I swear to god I must be the most unlucky Mac user. I've talked to all my friends who own Macs and the stuff I've run across NEVEr happens to them. Take for instance last night. I'm popping in a DVD to rip to my iPod and open up handbrake. At the same time Time Machine starts up but hangs, which in turn is causing my entire system to freeze. No apps are responsive. I can't force quit them from either the activity monitor or the command line. Hell I can't even unmount my external hard drive. In fact I couldn't even shut down the computer because the system couldn't kill iTunes, firefox, handbrake, or Adium. Instead I physically yank the USB cable to my external drive and lo and behold the system starts responding again with the warning that my disk my be corrupted now. Thankfully I booted off the Leopard DVD and did a repair of the disk and I was fine...but still.
Weird *** behavior that I NEVER have under Windows and don't tell me its my hardware. I took my laptop into Apple and they ran some extensive diagnostics on the thing with 0 problems found...so if it is my hardware there is jack I can do about it. Is it any wonder why I bitch so much?
My G5 iMac, too, experiences that kind of behaviour somewhat often. In my case, however, I was lucky (or unlucky?
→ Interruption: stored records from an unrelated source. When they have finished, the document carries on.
==> design.v <==
module tmds_encoder (
    input  wire        clk,
    input  wire        rst,
    input  wire [7:0]  data_in,
    input  wire [1:0]  ctrl_in,
    input  wire        de,
    output reg  [9:0]  tmds
);
    wire [3:0] data_1s = data_in[0] + data_in[1] + data_in[2] + data_in[3] +
                        data_in[4] + data_in[5] + data_in[6] + data_in[7];
    wire use_xnor = (data_1s > 4'd4) || ((data_1s == 4'd4) && (data_in[0] == 0));
    reg [8:0] enc_qm;
    integer i;
    always @(*) begin
        enc_qm[0] = data_in[0];
        for (i = 0; i < 7; i = i + 1)
            enc_qm[i+1] = use_xnor ? (enc_qm[i] ~^ data_in[i+1]) : (enc_qm[i] ^ data_in[i+1]);
        enc_qm[8] = use_xnor ? 1'b0 : 1'b1;
    end
    wire [4:0] ones = enc_qm[0] + enc_qm[1] + enc_qm[2] + enc_qm[3] +
                      enc_qm[4] + enc_qm[5] + enc_qm[6] + enc_qm[7];
    wire [4:0] zeros = 5'd8 - ones;
    wire signed [4:0] balance = ones - zeros;
    reg signed [4:0] bias;
    always @(posedge clk) begin
        if (rst) begin
            tmds <= 10'b1101010100;
            bias <= 5'sd0;
        end else if (!de) begin
            case (ctrl_in)
                2'b00: tmds <= 10'b1101010100;
                2'b01: tmds <= 10'b0010101011;
                2'b10: tmds <= 10'b0101010100;
                default: tmds <= 10'b1010101011;
            endcase
            bias <= 5'sd0;
        end else begin
            if (bias == 0 || balance == 0) begin
                if (enc_qm[8] == 0) begin
                    tmds <= {2'b10, ~enc_qm[7:0]};
                    bias <= bias - balance;
                end else begin
                    tmds <= {2'b01, enc_qm[7:0]};
                    bias <= bias + balance;
                end
            end else if ((bias > 0 && balance > 0) || (bias < 0 && balance < 0)) begin
                tmds <= {1'b1, enc_qm[8], ~enc_qm[7:0]};
                bias <= bias + {3'b0, enc_qm[8], 1'b0} - balance;
            end else begin
                tmds <= {1'b0, enc_qm[8], enc_qm[7:0]};
                bias <= bias - {3'b0, ~enc_qm[8], 1'b0} + balance;
            end
        end
    end
endmodule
) enough to isolate the issue: It turns out that my external iSight and my external LaCie FireWire hard drive sometimes conflict with one another... Back when I used Tiger and had my iTunes library on the external drive, sometimes playback would stutter or stop altogether and, I figure, more than half of the times I had to unplug the iSight before my USB-connected 5G iPod could even start synching...
Right now I upgraded my internal hard drive and moved back my iTunes library to it, but I'm getting the same random, abnormal behaviour with Time Machine; sometimes it'll just fail to perform the backup. The operative word being *sometimes*, a fact that bothers me to no end. It seems that either this model's I/O controller is very finicky, or Mac OS X still has some nasty and pervasive unsolved bugs... It could also be that my peripherals just don't like each other very well.
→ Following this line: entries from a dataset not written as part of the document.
===== ./run.sh =====
#!/bin/bash
# OpenROAD 26Q1-2900-gdf79404cd8, Yosys 0.63+post, stock flow scripts
make -C /OpenROAD-flow-scripts/flow DESIGN_CONFIG=/design/flow/config.mk WORK_HOME=/design/flow/orfs finish

===== ./constraint.sdc =====
current_design testpattern

set clk_period 8.7
set clk_io_pct 0.2

create_clock -name clk0 -period $clk_period [get_ports {I_pxl_clk}]

set non_clock_inputs [all_inputs -no_clocks]
set_input_delay [expr $clk_period * $clk_io_pct] -clock clk0 $non_clock_inputs
set_output_delay [expr $clk_period * $clk_io_pct] -clock clk0 [all_outputs]

===== ./config.mk =====
export PLATFORM = sky130hd
export DESIGN_NAME = testpattern
export DESIGN_NICKNAME = testpattern
export VERILOG_FILES = /design/flow/design.v
export SDC_FILE = /design/flow/constraint.sdc
export NUM_CORES = 4
export LEC_CHECK = 1
export CORE_UTILIZATION = 40

===== ./design.v =====
module testpattern
(
	input              I_pxl_clk   ,
    input              I_rst_n     ,
    input      [2:0]   I_mode      ,
    input      [7:0]   I_single_r  ,
    input      [7:0]   I_single_g  ,
    input      [7:0]   I_single_b  ,
    input      [11:0]  I_h_total   ,
    input      [11:0]  I_h_sync    ,
    input      [11:0]  I_h_bporch  ,
    input      [11:0]  I_h_res     ,
    input      [11:0]  I_v_total   ,
    input      [11:0]  I_v_sync    ,
    input      [11:0]  I_v_bporch  ,
    input      [11:0]  I_v_res     ,
    input              I_hs_pol    ,
    input              I_vs_pol    ,
    output             O_de        ,
    output reg         O_hs        ,
    output reg         O_vs        ,
    output     [7:0]   O_data_r    ,
    output     [7:0]   O_data_g    ,
    output     [7:0]   O_data_b
);
localparam N = 5;
localparam	WHITE	= {8'd255 , 8'd255 , 8'd255 };
localparam	YELLOW	= {8'd0   , 8'd255 , 8'd255 };
localparam	CYAN	= {8'd255 , 8'd255 , 8'd0   };
localparam	GREEN	= {8'd0   , 8'd255 , 8'd0   };
localparam	MAGENTA	= {8'd255 , 8'd0   , 8'd255 };
localparam	RED		= {8'd0   , 8'd0   , 8'd255 };
localparam	BLUE	= {8'd255 , 8'd0   , 8'd0   };
localparam	BLACK	= {8'd0   , 8'd0   , 8'd0   };
reg  [11:0]   V_cnt     ;
reg  [11:0]   H_cnt     ;
wire          Pout_de_w    ;
wire          Pout_hs_w    ;
wire          Pout_vs_w    ;
reg  [N-1:0]  Pout_de_dn   ;
reg  [N-1:0]  Pout_hs_dn   ;
reg  [N-1:0]  Pout_vs_dn   ;
wire 		  De_pos;
wire 		  De_neg;
wire 		  Vs_pos;
reg  [11:0]   De_vcnt     ;
reg  [11:0]   De_hcnt     ;
reg  [11:0]   De_hcnt_d1  ;
reg  [11:0]   De_hcnt_d2  ;
reg  [11:0]   Color_trig_num;
reg           Color_trig    ;
reg  [3:0]    Color_cnt     ;
reg  [23:0]   Color_bar     ;
reg           Net_h_trig;
reg           Net_v_trig;
wire [1:0]    Net_pos   ;
reg  [23:0]   Net_grid  ;
reg  [23:0]   Gray;
reg  [23:0]   Gray_d1;
wire [23:0]   Single_color;
wire [23:0]   Data_sel;
reg  [23:0]   Data_tmp;
always @(posedge I_pxl_clk or negedge I_rst_n)
begin
	if(!I_rst_n)
		V_cnt <= 12'd0;
	else begin
		if((V_cnt >= (I_v_total-1'b1)) && (H_cnt >= (I_h_total-1'b1)))
			V_cnt <= 12'd0;
		else if(H_cnt >= (I_h_total-1'b1))
			V_cnt <=  V_cnt + 1'b1;
		else
			V_cnt <= V_cnt;
	end
end
always @(posedge I_pxl_clk or negedge I_rst_n)
begin
	if(!I_rst_n)
		H_cnt <=  12'd0;
	else if(H_cnt >= (I_h_total-1'b1))
		H_cnt <=  12'd0 ;
	else
		H_cnt <=  H_cnt + 1'b1 ;
end
assign  Pout_de_w = ((H_cnt>=(I_h_sync+I_h_bporch))&(H_cnt<=(I_h_sync+I_h_bporch+I_h_res-1'b1)))&
                    ((V_cnt>=(I_v_sync+I_v_bporch))&(V_cnt<=(I_v_sync+I_v_bporch+I_v_res-1'b1))) ;
assign  Pout_hs_w =  ~((H_cnt>=12'd0) & (H_cnt<=(I_h_sync-1'b1))) ;
assign  Pout_vs_w =  ~((V_cnt>=12'd0) & (V_cnt<=(I_v_sync-1'b1))) ;
always @(posedge I_pxl_clk or negedge I_rst_n)
begin
	if(!I_rst_n) begin
		Pout_de_dn  <= {N{1'b0}};
		Pout_hs_dn  <= {N{1'b1}};
		Pout_vs_dn  <= {N{1'b1}};
	end
	else begin
		Pout_de_dn  <= {Pout_de_dn[N-2:0],Pout_de_w};
		Pout_hs_dn  <= {Pout_hs_dn[N-2:0],Pout_hs_w};
		Pout_vs_dn  <= {Pout_vs_dn[N-2:0],Pout_vs_w};
	end
end
assign O_de = Pout_de_dn[4];
always @(posedge I_pxl_clk or negedge I_rst_n)
begin
	if(!I_rst_n) begin
		O_hs  <= 1'b1;
		O_vs  <= 1'b1;
	end
	else begin
		O_hs  <= I_hs_pol ? ~Pout_hs_dn[3] : Pout_hs_dn[3] ;
		O_vs  <= I_vs_pol ? ~Pout_vs_dn[3] : Pout_vs_dn[3] ;
	end
end
assign De_pos	= !Pout_de_dn[1] & Pout_de_dn[0];
assign De_neg	= Pout_de_dn[1] && !Pout_de_dn[0];
assign Vs_pos	= !Pout_vs_dn[1] && Pout_vs_dn[0];
always @(posedge I_pxl_clk or negedge I_rst_n)
begin
	if(!I_rst_n)
		De_hcnt <= 12'd0;
	else if (De_pos == 1'b1)
		De_hcnt <= 12'd0;
	else if (Pout_de_dn[1] == 1'b1)
		De_hcnt <= De_hcnt + 1'b1;
	else
		De_hcnt <= De_hcnt;
end
always @(posedge I_pxl_clk or negedge I_rst_n)
begin
	if(!I_rst_n)
		De_vcnt <= 12'd0;
	else if (Vs_pos == 1'b1)
		De_vcnt <= 12'd0;
	else if (De_neg == 1'b1)
		De_vcnt <= De_vcnt + 1'b1;
	else
		De_vcnt <= De_vcnt;
end
always @(posedge I_pxl_clk or negedge I_rst_n)
begin
	if(!I_rst_n)
		Color_trig_num <= 12'd0;
	else if (Pout_de_dn[1] == 1'b0)
		Color_trig_num <= I_h_res[11:3];
	else if ((Color_trig == 1'b1) && (Pout_de_dn[1] == 1'b1))
		Color_trig_num <= Color_trig_num + I_h_res[11:3];
	else
		Color_trig_num <= Color_trig_num;
end
always @(posedge I_pxl_clk or negedge I_rst_n)
begin
	if(!I_rst_n)
		Color_trig <= 1'b0;
	else if (De_hcnt == (Color_trig_num-1'b1))
		Color_trig <= 1'b1;
	else
		Color_trig <= 1'b0;
end
always @(posedge I_pxl_clk or negedge I_rst_n)
begin
	if(!I_rst_n)
		Color_cnt <= 3'd0;
	else if (Pout_de_dn[1] == 1'b0)
		Color_cnt <= 3'd0;
	else if ((Color_trig == 1'b1) && (Pout_de_dn[1] == 1'b1))
		Color_cnt <= Color_cnt + 1'b1;
	else
		Color_cnt <= Color_cnt;
end
always @(posedge I_pxl_clk or negedge I_rst_n)
begin
	if(!I_rst_n)
		Color_bar <= 24'd0;
	else if(Pout_de_dn[2] == 1'b1)
		case(Color_cnt)
			3'd0	:	Color_bar	<=	WHITE  ;
			3'd1	:	Color_bar	<=	YELLOW ;
			3'd2	:	Color_bar	<=	CYAN   ;
			3'd3	:	Color_bar	<=	GREEN  ;
			3'd4	:	Color_bar	<=	MAGENTA;
			3'd5	:	Color_bar	<=	RED    ;
			3'd6	:	Color_bar	<=	BLUE   ;
			3'd7	:	Color_bar	<=	BLACK  ;
			default	:	Color_bar	<=	BLACK  ;
		endcase
	else
		Color_bar	<=	BLACK  ;
end
always @(posedge I_pxl_clk or negedge I_rst_n)
begin
	if(!I_rst_n)
		Net_h_trig <= 1'b0;
	else if (((De_hcnt[4:0] == 5'd0) || (De_hcnt == (I_h_res-1'b1))) && (Pout_de_dn[1] == 1'b1))
		Net_h_trig <= 1'b1;
	else
		Net_h_trig <= 1'b0;
end
always @(posedge I_pxl_clk or negedge I_rst_n)
begin
	if(!I_rst_n)
		Net_v_trig <= 1'b0;
	else if (((De_vcnt[4:0] == 5'd0) || (De_vcnt == (I_v_res-1'b1))) && (Pout_de_dn[1] == 1'b1))
		Net_v_trig <= 1'b1;
	else
		Net_v_trig <= 1'b0;
end
assign Net_pos = {Net_v_trig,Net_h_trig};
always @(posedge I_pxl_clk or negedge I_rst_n)
begin
	if(!I_rst_n)
		Net_grid <= 24'd0;
	else if(Pout_de_dn[2] == 1'b1)
		case(Net_pos)
			2'b00	:	Net_grid	<=	BLACK  ;
			2'b01	:	Net_grid	<=	RED    ;
			2'b10	:	Net_grid	<=	RED    ;
			2'b11	:	Net_grid	<=	RED    ;
			default	:	Net_grid	<=	BLACK  ;
		endcase
	else
		Net_grid	<=	BLACK  ;
end
always @(posedge I_pxl_clk or negedge I_rst_n)
begin
	if(!I_rst_n)
		Gray <= 24'd0;
	else
		Gray <= {De_hcnt[7:0],De_hcnt[7:0],De_hcnt[7:0]};
end
always @(posedge I_pxl_clk or negedge I_rst_n)
begin
	if(!I_rst_n)
		Gray_d1 <= 24'd0;
	else
		Gray_d1 <= Gray;
end
assign Single_color = {I_single_b,I_single_g,I_single_r};
assign Data_sel = (I_mode[2:0] == 3'b000) ? Color_bar		:
                  (I_mode[2:0] == 3'b001) ? Net_grid 		:
                  (I_mode[2:0] == 3'b010) ? Gray_d1    		:
                  (I_mode[2:0] == 3'b011) ? {4{BLUE}}       :
                  (I_mode[2:0] == 3'b100) ? {4{GREEN}}   	:
                  (I_mode[2:0] == 3'b101) ? {4{RED}}  	    :
                  (I_mode[2:0] == 3'b110) ? {4{WHITE}}  	:
                                            {4{BLACK}} 	    ;
always @(posedge I_pxl_clk or negedge I_rst_n)
begin
	if(!I_rst_n)
		Data_tmp <= 24'd0;
	else
		Data_tmp <= Data_sel;
end
assign O_data_r = Data_tmp[ 7: 0];
assign O_data_g = Data_tmp[15: 8];
assign O_data_b = Data_tmp[23:16];
endmodule

==> out/results.tsv <==
stage	metric	value	unit
synth	count leader, synth	ha_1	
sta	worst-margin pin slew	0.849	ns
placement	port bufs	129	
min_path	HP Class	reg -> reg	
route	antenna diode count	0	
critical_path	RR Startpoint	V_cnt[0]	
route	Post-route DRC	0	
route	Vias	9386	
pwr	Net Sw Frac	0.366	
clock_network	TritonCTS buffer count	17	
clock_network	Worst-path clk slew	0.06	ns
synth	Chip Area, Yosys	11300	sq um
floorplanning	chip area	29000	sq um
route	DRT Wirelength	25600	um
critical_path	slowest CP cell	clkdlybuf4s50_1	
pwr	P_leak	0.00629	uW
critical_path	most used cell, CP	ha_1	
run	Log Warnings	51	
pwr	PwrDens	182	nW/um^2
clock_network	clock latency on the worst-skew pair	0.41	ns
pwr	Peak VDD IR	0.000150	V
finish	filler instances	2568	
run	Max-Cap Viols	0	
synth	Synth Seq Share	0.279	
critical_path	Worst setup EP type	register	
synth	ys async rst share	1.00	
global_route	Remaining Overflow, GRT	0	
placement	HPWL Detailed	19900	um
synth	Synth Register Bits	126	
route	ANT nets after route	0	
pwr	Internal	1580	uW
global_route	initial antenna violation count	0	
min_path	Hold Startpoint	Gray[18]	
clock_network	post-cts sizing count	0	
floorplanning	num rows	61	
pwr	NetSw	910	uW
global_route	Most Crowded Layer GR	met2	
clock_network	Root Buffer	clkbuf_16	
run_status	status	complete, no violations	
floorplanning	Die Width	170	um
global_route	vias in the first global route	8860	
synth	Mapped Area	11300	sq um
clock_network	CTS tree	built	
synth	Cell area leaders	dfrtp_1 26%, ha_1 18%, xnor2_1 6.4%, xor2_1 6.3%, nor2_1 3.8%	
critical_path	Worst Path Buf+Inv	3	
sta	smallest hold slack	0.346	ns
synth	Area leader share	0.256	
route	Detailed Routing Iterations Pass 1	5	
global_route	grt met3 use	0.0204	
placement	RD Place Congestion	0.853	
critical_path	Data arrival, critical path	6.94	ns
clock_network	postcts setup bufs	0	
global_route	pin count of the biggest net entering global routing	81	
clock_network	hold buffers post-CTS	0	
synth	largest area contributor in the synthesized netlist	dfrtp_1	
synth	Ys Warns	1	
synth	most frequent cells after synthesis	163 x ha_1, 116 x dfrtp_1, 114 x nor2_1, 90 x inv_1, 83 x xnor2_1	
critical_path	Top delay family on crit path	AND-OR/OR-AND gates	
floorplanning	CORE AREA	27900	sq um
critical_path	Worst Setup SP	I_v_sync[0]	
critical_path	startpoint types	input pin	
sta	min Tclk post-route	6.64	ns
sta	fmax	151	MHz
global_route	gr usage total	0.187	
pwr	part of the power in the clock network	0.293	
sta	final setup skew	0.0117	ns
synth	Dominant Register Cell	dfrtp_1	
critical_path	CP peak stage delay	0.47	ns
synth	number of enable flip-flop cells	0	
floorplanning	Top Ports	154	
clock_network	clock buffer depth	2	
critical_path	Worst Path Required	9.00	ns
sta	Final Cycle Share	0.763	
route	initial drt markers	436	
pwr	Seq pwr share	0.301	
global_route	first-pass GRT wire length	43200	um
critical_path	worst-path fanout max	4	
clock_network	total clock sinks	126	
sta	Hold Violations, Final	0	
synth	ys cells	1295	
sta	Max transition margin	0.434	
finish	layout cells sized above 1	0.0432	
sta	Final Max Slew Viols	0	
pwr	Gate power share	0.407	
floorplanning	Core Util at FP	0.407	
synth	Syn Inst Count	1295	
route	vias per inst	5.17	
route	WL/cell	14.1	um
floorplanning	Die Ht	170	um
global_route	met1 usage	0.288	
clock_network	H-tree depth	4	
sta	setup TNS	0	ns
synth	Yosys cell types	65	
finish	Final Util	0.490	
synth	Syn Area/Cell	8.76	sq um
sta	RSZ-0062 raised after global routing	no	
finish	Area Overhead vs Synth	20.4	%
critical_path	critical path class	in -> reg	
sta	final setup vio count	0	
global_route	Global Route met2 Usage	0.300	
==> power groups by stage <==
stage / registers, uW / clock network (uW) / logic, uW
final: 747 / 728 / 1010
after global routing: 760 / 772 / 1170
after CTS: 750 / 744 / 1020
==> layout by cell type, fill, tap and decap left out, drive strengths merged, types with 6 or more instances in the layout <==
cell type and n:
a211oi 6, a21o 47, a21oi 65, a22o 9, a31oi 10, and3 22, clkbuf 18, clkdlybuf4s50 128
dfrtp 116, dfstp 10, ha 163, inv 98, mux2i 9, nand2 66, nand2b 27, nand3 40
nand3b 7, nand4 18, nor2 115, nor2b 24, nor3 42, nor4 18, o2111ai 7, o211ai 10
o21a 11, o21ai 60, o22ai 13, or2 6, or3 13, or4 9, xnor2 83, xor2 81
==> final timing paths <==
check	end	slack, ns	cells past startpoint
min reg2reg	Gray_d1[18]	0.35	0
min in group asynchronous	Color_trig_num[3]	1.34	1
max in group asynchronous	Pout_de_dn[0]	6.17	2
max reg2reg	V_cnt[7]	5.69	11
min	Gray_d1[18]	0.35	0
max	Pout_de_dn[0]	2.06	25
==> cell families (layout without fill, tap and decap cells) <==
family | Yosys count | count (layout) | synth area share
AND-OR/OR-AND | 282 | 282 | 0.162
XOR/XNOR | 164 | 164 | 0.127
adder cells (fa/ha/maj) | 172 | 172 | 0.192
buffers and inverters | 114 | 255 | 0.0379
flip-flops | 126 | 126 | 0.279
multiplexers | 11 | 11 | 0.00993
AND/OR/NAND/NOR | 426 | 426 | 0.192
==> worst register-to-register path, delay by kind of cell, from the launching register on <==
| family | cells | cell delay, ns |
|---|---|---|
| AND/OR/NAND/NOR | 1 | 0.13 |
| AND-OR/OR-AND | 7 | 1.70 |
| flip-flops | 1 | 0.39 |
| adder cells (fa/ha/maj) | 1 | 0.29 |
| buffers and inverters | 2 | 0.44 |
==> routing by layer <==
| metal | vias to the layer above | wire length [um] |
|---|---|---|
| met4 | 0 | 146 |
| met5 | - | 0 |
| met1 | 4296 | 13100 |
| met2 | 155 | 11500 |
| li1 | 4927 | - |
| met3 | 8 | 857 |
==> state kept, by name, indices dropped and copies added, names as in the netlist <==
name and count:
Gray 8, Color_bar 3, De_hcnt 12, Color_cnt 4, Color_trig_num 12, Gray_d1 8
Pout_hs_dn 4, Data_tmp 24, Net_v_trig 1, Net_grid 1, H_cnt 12, Net_h_trig 1
O_hs 1, O_vs 1, Pout_vs_dn 4, De_vcnt 12, Color_trig 1, Pout_de_dn 5
V_cnt 12
==> cell type report <==
| type | count | area, sq um | area share |
|---|---|---|---|
| Clock inverter | 14 | 170 | 0.0125 |
| Multi-Input combinational cell | 1055 | 7740 | 0.567 |
| Clock buffer | 18 | 439 | 0.0322 |
| Inverter | 90 | 338 | 0.0247 |
| Sequential cell | 126 | 3170 | 0.232 |
| Tap cell | 378 | 473 | 0.0346 |
| Timing Repair Buffer | 133 | 1320 | 0.0969 |
==> through the flow <==
step	std cells	power (uW)	setup WS (ns)	instance area, sq um
after detailed placement	1782	1770	1.67	13000
after CTS	1814	2510	2.09	13700
after floorplan	1295	1460	2.93	11300
after global routing	1814	2710	1.65	13700
after global placement	1782	1760	1.74	13000
final	1814	2490	2.06	13700
Power figures rest on the tool's default switching activity, not on a simulated workload.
Oh well, at least I know, to some extent, what's causing it and and, thus, don't have to be pointlessly forcing restarts on my machine. I always keep my iSight unplugged for long periods of time until I need it for chatting with my brother, and leave it plugged for a while and forget about it until things go awry again; when they do, I just curse Apple (or LaCie... If I'm feeling grumpy I curse both

), unplug it again, and I'm all set.
PS- No one ever did explain to me how on Tiger, even 10.4.10 why when I shut my computer down instead of turning it off occasionally it would simply kill the GUI and send me to the command line of OS X....not even the folks at the Apple store could explain that one.
Maybe that has to do with some obscure setting in EFI/OpenFirmware? I remember that when had my iMac's logic board replaced for the first time (my iMac G5 is a Rev.A, which was under the Repair Extension Programme, and that time it turned out that the new board was even worse than the original, which luckily started failing four days before the warranty expired and had to be replaced a second time anyway

- when this one inevitably fails too, my iMac will start looking a lot like Swamp Castle

), the guys from the authorized service center forgot to toggle some "verbose mode" setting, which made my Mac look a lot like a PC when booting and shutting down, showing the whole process on OS X's rarely seen black & white CLI... When I first saw it I almost panicked, but when I finally figured why it was behaving like that, I got curious about it. I know where Jef Raskin's and SJ's ideas of "hiding" (and sometimes altogether blocking) the technicalities from end-users come from, and still prefer having my iMac show three or four different shades of grey and blue any day of the week to the unholy mess that a BIOS-based PC startup looks like, but it was fun to know a bit more about the inner workings of my computer for a while.